§ **Data supplied**
[Start of Attachment]

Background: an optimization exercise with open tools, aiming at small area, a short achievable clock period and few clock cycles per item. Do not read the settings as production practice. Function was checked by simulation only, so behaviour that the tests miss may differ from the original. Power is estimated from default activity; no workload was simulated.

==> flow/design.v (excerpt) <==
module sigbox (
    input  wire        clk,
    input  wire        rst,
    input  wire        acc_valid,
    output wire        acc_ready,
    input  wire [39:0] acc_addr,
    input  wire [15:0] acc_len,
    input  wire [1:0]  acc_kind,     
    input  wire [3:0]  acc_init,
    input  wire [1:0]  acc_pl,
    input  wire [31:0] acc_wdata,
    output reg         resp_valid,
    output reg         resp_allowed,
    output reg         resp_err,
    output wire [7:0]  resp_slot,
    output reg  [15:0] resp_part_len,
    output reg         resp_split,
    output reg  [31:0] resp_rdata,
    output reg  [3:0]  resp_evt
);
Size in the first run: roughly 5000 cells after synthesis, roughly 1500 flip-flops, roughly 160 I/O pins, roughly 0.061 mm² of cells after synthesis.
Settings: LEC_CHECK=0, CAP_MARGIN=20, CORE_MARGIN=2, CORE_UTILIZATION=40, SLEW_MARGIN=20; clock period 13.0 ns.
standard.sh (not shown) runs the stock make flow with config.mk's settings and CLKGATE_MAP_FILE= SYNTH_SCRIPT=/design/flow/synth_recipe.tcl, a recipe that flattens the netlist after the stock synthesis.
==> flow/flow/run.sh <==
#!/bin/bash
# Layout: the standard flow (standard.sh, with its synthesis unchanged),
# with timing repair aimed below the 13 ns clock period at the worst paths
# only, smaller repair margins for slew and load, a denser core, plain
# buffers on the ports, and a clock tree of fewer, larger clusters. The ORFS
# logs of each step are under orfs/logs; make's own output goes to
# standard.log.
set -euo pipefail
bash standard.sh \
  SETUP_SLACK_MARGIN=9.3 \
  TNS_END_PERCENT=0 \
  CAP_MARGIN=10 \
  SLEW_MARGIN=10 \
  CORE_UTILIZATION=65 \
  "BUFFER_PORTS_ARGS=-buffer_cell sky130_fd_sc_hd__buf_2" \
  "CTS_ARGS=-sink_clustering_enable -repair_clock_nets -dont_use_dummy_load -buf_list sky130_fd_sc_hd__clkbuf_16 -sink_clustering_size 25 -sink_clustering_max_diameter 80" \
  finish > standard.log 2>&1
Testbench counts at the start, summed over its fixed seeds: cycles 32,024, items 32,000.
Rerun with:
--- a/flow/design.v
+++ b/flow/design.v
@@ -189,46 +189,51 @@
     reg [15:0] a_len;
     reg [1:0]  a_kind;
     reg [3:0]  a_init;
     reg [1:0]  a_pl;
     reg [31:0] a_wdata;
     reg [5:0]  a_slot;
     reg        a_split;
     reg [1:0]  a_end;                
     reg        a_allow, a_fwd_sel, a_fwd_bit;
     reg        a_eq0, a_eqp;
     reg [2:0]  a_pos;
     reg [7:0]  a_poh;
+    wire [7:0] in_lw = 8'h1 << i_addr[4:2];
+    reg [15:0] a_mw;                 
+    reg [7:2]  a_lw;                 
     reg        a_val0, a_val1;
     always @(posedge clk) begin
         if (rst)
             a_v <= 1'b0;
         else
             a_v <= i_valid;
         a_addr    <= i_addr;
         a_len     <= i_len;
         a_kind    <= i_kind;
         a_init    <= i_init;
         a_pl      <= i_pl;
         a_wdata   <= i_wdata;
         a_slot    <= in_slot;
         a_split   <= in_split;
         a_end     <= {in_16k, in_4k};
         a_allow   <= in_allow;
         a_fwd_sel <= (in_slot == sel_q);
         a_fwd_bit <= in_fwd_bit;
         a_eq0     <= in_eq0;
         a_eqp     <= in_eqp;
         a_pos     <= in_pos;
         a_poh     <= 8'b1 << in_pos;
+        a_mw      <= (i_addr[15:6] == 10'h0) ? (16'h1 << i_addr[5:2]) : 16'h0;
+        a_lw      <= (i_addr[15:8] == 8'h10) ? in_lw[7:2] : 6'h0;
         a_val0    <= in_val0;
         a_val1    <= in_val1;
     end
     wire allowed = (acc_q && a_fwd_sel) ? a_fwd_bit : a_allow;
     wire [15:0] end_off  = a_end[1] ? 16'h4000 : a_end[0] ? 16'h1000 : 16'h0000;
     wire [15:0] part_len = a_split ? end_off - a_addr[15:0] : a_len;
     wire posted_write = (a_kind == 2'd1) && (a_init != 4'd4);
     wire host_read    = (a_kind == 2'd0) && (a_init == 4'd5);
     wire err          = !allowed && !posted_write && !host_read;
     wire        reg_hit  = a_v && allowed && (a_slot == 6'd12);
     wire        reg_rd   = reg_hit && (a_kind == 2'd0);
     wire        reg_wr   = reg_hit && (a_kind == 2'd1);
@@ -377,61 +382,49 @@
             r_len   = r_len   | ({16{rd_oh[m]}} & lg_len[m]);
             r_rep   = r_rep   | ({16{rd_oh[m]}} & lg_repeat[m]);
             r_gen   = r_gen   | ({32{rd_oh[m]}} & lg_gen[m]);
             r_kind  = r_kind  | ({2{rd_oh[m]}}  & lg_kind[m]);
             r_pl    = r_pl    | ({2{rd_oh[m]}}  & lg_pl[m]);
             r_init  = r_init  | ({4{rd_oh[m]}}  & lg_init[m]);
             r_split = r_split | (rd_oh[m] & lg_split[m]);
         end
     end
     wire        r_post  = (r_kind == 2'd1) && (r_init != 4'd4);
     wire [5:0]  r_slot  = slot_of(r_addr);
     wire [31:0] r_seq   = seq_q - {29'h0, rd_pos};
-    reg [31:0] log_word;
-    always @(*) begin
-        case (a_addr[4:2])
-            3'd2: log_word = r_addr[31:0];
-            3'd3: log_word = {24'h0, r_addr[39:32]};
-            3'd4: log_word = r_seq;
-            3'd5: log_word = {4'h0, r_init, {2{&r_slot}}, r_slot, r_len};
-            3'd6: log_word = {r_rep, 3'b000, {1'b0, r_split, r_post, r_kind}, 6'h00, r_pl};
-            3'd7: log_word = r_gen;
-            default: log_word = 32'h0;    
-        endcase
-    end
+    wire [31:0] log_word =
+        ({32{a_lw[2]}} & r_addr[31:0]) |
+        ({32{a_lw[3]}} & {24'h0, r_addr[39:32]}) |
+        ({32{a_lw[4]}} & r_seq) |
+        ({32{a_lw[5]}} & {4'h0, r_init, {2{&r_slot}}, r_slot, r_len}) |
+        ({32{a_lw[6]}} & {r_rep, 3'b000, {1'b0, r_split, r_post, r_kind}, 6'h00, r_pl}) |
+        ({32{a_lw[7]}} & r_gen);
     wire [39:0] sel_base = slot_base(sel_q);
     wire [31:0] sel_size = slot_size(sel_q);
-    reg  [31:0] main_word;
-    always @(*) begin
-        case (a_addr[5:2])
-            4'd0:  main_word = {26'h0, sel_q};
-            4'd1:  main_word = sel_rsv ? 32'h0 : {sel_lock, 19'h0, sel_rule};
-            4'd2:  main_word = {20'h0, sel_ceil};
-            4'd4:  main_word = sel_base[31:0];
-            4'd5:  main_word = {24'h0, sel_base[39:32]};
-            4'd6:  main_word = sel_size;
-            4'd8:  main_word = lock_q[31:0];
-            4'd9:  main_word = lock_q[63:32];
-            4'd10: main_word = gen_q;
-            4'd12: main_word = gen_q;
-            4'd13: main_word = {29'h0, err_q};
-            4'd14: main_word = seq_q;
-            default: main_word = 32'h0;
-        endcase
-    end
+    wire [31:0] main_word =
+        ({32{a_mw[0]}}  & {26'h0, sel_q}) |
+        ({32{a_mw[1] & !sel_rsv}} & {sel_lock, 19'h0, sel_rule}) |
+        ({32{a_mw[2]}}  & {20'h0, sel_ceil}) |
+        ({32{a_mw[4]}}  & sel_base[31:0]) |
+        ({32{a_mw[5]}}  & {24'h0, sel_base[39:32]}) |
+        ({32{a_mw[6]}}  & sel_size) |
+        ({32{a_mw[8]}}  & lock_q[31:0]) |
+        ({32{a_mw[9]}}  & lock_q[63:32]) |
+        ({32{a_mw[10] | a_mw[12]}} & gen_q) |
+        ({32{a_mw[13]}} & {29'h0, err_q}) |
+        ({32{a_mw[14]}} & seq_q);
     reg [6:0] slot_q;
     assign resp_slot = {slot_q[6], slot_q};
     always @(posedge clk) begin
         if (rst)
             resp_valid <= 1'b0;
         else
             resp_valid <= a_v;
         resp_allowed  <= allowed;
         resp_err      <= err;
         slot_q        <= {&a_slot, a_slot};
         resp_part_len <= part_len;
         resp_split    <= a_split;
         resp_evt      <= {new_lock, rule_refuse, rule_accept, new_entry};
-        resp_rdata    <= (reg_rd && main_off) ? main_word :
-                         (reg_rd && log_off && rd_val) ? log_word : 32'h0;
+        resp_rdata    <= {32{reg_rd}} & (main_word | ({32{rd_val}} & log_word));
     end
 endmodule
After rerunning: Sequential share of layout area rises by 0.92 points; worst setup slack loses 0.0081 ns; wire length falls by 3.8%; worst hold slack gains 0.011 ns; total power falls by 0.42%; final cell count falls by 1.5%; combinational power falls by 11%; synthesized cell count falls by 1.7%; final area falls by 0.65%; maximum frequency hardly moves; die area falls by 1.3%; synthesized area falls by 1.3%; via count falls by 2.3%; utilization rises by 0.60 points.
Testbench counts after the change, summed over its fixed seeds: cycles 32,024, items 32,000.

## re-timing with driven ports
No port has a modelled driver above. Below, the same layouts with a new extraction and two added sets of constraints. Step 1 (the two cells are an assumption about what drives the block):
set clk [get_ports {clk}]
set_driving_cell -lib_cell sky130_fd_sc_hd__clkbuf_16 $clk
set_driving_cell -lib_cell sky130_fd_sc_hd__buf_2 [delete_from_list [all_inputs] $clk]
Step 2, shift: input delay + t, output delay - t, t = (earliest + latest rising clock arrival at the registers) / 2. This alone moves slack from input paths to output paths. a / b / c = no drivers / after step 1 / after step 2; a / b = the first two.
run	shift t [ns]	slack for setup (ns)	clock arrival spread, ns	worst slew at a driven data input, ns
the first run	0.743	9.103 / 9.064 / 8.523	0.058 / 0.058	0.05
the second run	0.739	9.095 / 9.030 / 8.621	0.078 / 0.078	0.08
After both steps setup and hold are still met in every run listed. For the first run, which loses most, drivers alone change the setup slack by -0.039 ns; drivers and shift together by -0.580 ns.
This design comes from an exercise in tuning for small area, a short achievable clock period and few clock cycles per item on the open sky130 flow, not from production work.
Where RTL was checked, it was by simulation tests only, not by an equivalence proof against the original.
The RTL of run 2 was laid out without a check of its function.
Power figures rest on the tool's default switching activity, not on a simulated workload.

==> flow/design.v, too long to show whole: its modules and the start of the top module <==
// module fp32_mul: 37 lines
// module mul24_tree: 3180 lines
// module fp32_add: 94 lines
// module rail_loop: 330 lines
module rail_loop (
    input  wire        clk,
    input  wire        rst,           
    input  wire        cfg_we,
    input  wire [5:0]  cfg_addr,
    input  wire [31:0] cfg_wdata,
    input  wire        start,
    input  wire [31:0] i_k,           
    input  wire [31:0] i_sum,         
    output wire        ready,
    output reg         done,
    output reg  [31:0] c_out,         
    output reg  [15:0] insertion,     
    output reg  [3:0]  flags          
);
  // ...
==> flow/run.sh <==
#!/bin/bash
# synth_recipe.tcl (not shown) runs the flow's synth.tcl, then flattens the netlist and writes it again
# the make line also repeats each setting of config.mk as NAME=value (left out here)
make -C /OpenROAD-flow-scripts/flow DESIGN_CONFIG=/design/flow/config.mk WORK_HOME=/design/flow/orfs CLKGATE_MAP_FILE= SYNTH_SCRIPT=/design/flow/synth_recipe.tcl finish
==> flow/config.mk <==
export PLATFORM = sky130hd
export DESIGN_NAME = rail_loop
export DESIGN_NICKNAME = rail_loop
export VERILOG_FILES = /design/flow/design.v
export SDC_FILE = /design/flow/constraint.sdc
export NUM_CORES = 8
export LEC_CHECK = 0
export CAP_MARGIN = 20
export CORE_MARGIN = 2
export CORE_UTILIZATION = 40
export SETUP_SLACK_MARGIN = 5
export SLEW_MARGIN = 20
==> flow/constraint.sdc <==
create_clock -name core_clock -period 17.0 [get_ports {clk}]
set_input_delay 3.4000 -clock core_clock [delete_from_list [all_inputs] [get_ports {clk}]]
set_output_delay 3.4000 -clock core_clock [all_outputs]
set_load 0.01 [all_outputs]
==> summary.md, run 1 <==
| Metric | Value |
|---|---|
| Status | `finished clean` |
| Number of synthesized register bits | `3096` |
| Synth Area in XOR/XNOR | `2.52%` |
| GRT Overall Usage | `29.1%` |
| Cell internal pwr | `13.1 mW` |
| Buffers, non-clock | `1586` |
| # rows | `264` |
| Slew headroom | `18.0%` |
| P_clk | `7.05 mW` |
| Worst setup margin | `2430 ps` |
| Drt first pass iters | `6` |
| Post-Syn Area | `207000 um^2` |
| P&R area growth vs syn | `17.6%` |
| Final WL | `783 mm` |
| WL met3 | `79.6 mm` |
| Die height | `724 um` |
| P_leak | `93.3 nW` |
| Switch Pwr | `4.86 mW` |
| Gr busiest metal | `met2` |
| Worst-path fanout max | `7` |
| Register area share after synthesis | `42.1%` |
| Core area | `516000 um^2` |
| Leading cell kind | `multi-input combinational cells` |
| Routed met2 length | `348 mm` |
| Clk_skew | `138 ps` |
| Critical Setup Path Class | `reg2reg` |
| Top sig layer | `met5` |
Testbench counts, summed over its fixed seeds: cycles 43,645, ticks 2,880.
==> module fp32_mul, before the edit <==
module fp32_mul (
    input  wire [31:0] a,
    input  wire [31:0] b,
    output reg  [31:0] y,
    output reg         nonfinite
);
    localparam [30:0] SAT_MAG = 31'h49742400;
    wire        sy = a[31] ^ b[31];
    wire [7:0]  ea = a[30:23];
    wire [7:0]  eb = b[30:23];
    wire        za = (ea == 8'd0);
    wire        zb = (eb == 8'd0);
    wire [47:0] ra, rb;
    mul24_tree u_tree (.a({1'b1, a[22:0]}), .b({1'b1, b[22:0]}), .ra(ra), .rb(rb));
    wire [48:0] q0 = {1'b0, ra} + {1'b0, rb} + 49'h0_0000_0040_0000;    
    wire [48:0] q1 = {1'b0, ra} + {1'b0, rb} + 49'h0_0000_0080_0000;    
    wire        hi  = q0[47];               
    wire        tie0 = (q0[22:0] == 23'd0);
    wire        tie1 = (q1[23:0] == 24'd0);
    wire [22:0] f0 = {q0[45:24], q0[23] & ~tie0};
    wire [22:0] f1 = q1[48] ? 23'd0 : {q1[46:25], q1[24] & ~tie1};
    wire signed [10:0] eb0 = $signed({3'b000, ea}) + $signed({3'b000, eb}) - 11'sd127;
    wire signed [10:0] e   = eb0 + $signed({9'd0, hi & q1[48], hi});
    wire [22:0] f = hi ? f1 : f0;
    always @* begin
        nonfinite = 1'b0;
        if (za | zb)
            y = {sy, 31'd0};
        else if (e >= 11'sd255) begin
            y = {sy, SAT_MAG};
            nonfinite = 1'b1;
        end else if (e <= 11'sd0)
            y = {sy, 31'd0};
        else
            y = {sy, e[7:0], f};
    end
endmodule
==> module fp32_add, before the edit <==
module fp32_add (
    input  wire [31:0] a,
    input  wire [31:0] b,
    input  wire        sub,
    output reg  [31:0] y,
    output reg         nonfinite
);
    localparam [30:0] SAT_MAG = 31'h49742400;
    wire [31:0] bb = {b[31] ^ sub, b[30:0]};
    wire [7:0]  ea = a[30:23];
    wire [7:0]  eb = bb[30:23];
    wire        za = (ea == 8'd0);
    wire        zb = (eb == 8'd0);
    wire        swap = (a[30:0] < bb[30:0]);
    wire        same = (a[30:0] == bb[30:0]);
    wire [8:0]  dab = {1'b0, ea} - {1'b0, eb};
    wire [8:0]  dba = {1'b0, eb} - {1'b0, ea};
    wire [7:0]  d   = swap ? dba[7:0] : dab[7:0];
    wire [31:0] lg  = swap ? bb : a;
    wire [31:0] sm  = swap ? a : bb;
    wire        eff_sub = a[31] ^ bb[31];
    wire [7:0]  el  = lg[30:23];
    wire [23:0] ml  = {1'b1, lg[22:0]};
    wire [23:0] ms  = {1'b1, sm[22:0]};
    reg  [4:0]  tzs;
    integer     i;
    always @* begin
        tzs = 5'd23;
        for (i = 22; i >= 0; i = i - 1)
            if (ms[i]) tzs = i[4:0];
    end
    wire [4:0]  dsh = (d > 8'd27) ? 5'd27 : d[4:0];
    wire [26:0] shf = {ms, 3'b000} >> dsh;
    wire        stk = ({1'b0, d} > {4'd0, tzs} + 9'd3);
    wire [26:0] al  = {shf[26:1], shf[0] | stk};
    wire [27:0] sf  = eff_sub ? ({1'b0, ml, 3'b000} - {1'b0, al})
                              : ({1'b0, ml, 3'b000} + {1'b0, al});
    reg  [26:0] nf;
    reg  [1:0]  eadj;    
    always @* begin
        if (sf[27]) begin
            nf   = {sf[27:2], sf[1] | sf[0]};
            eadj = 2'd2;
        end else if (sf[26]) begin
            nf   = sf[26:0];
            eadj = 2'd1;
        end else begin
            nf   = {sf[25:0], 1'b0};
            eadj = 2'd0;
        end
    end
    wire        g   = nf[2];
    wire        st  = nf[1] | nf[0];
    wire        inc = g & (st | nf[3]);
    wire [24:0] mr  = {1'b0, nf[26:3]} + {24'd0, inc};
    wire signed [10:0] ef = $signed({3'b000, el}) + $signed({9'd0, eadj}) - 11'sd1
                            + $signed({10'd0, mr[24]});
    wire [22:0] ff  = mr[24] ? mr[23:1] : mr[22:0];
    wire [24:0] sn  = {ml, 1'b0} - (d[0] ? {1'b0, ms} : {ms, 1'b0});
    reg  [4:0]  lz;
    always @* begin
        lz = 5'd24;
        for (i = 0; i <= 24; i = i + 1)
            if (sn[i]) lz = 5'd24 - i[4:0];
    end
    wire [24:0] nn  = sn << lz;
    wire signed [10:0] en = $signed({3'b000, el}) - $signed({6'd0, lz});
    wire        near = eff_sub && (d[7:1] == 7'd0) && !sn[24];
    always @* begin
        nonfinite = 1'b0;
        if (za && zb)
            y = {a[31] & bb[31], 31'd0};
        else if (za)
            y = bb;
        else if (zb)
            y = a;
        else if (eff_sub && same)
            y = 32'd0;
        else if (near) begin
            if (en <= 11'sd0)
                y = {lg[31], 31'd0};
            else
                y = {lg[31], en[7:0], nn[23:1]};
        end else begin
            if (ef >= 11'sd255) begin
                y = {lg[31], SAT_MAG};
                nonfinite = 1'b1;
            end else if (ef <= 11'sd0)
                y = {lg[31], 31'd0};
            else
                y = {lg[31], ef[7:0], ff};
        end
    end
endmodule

[End of Attachment]

§ **What the exercise asks**
With the line holding "Step 2, shift: input" as the first and the line holding "After both steps" as the last, set down that range of the entries above exactly, and nothing else.

§ **Your solution**
Step 2, shift: input delay + t, output delay - t, t = (earliest + latest rising clock arrival at the registers) / 2. This alone moves slack from input paths to output paths. a / b / c = no drivers / after step 1 / after step 2; a / b = the first two.
run	shift t [ns]	slack for setup (ns)	clock arrival spread, ns	worst slew at a driven data input, ns
the first run	0.743	9.103 / 9.064 / 8.523	0.058 / 0.058	0.05
the second run	0.739	9.095 / 9.030 / 8.621	0.078 / 0.078	0.08
After both steps setup and hold are still met in every run listed. For the first run, which loses most, drivers alone change the setup slack by -0.039 ns; drivers and shift together by -0.580 ns.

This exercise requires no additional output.